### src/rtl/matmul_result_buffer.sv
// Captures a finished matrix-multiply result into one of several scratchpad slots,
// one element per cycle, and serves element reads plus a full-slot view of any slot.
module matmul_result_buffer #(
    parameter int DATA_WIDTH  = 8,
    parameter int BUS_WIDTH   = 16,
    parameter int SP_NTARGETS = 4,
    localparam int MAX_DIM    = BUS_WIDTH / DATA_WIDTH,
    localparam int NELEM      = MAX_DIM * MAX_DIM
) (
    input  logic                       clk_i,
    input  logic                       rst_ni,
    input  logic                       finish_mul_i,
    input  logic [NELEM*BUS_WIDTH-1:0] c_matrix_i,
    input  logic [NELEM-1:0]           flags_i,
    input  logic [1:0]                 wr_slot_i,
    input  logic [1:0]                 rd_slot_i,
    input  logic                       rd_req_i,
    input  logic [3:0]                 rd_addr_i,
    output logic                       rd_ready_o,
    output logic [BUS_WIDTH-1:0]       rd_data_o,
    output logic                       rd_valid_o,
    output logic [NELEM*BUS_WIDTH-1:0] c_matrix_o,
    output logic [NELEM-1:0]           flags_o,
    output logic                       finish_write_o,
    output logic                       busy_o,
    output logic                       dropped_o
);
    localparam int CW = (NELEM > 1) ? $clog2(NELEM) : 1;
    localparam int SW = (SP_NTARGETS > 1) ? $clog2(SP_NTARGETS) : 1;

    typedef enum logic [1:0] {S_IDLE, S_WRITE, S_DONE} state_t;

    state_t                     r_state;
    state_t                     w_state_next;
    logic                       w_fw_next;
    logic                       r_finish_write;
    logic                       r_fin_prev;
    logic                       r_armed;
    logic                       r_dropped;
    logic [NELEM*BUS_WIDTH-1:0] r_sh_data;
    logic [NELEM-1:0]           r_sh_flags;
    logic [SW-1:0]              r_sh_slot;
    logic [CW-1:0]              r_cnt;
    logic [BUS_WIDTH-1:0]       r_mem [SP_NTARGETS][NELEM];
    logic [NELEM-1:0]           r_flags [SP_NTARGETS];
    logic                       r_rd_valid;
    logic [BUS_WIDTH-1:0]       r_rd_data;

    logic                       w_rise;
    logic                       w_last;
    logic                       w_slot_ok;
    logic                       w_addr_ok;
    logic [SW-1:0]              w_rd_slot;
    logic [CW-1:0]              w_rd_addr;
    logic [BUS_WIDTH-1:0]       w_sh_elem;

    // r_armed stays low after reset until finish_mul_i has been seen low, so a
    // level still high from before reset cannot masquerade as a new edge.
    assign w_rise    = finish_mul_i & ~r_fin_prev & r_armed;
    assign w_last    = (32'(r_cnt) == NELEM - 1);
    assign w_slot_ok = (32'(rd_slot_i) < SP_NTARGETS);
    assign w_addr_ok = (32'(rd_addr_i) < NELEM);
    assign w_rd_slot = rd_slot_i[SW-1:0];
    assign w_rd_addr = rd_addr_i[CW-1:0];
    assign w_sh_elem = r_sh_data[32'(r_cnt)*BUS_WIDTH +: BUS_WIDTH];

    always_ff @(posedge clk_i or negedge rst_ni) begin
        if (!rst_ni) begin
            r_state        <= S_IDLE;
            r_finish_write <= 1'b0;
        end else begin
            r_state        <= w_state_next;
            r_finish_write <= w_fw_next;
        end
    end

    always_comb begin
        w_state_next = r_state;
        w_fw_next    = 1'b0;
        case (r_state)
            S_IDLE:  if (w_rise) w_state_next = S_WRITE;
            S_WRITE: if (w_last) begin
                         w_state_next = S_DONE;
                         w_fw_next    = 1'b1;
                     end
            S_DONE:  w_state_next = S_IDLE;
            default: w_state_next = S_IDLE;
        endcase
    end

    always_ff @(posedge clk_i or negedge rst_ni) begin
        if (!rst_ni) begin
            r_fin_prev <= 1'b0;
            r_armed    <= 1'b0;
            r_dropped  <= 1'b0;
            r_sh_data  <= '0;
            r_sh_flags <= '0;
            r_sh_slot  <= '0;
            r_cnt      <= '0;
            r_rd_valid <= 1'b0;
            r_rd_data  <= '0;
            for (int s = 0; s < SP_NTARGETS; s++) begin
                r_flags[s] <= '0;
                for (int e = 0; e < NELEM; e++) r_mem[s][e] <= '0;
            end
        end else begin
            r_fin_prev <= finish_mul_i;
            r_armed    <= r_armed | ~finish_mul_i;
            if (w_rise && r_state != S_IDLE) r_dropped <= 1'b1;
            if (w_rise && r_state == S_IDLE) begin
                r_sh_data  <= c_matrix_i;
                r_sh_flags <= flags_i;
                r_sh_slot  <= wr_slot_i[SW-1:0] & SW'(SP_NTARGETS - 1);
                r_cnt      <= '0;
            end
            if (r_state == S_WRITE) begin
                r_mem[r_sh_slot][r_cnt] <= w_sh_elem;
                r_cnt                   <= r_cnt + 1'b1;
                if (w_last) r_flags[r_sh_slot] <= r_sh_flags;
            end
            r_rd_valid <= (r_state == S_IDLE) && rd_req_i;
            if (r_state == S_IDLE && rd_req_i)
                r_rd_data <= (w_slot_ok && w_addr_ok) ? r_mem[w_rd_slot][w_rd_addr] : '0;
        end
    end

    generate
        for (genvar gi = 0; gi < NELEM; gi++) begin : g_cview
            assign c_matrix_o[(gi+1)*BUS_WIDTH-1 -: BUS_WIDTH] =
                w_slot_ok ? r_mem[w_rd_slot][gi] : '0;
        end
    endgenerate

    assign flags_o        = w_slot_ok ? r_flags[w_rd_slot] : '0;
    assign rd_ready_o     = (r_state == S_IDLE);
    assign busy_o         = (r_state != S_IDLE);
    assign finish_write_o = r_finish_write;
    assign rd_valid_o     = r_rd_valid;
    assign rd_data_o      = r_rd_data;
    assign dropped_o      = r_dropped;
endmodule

────

→ **Instructions for the task**
Going through the listing above, count the lines in which the word "reset" appears, and give only the number.

→ **Answer area**
2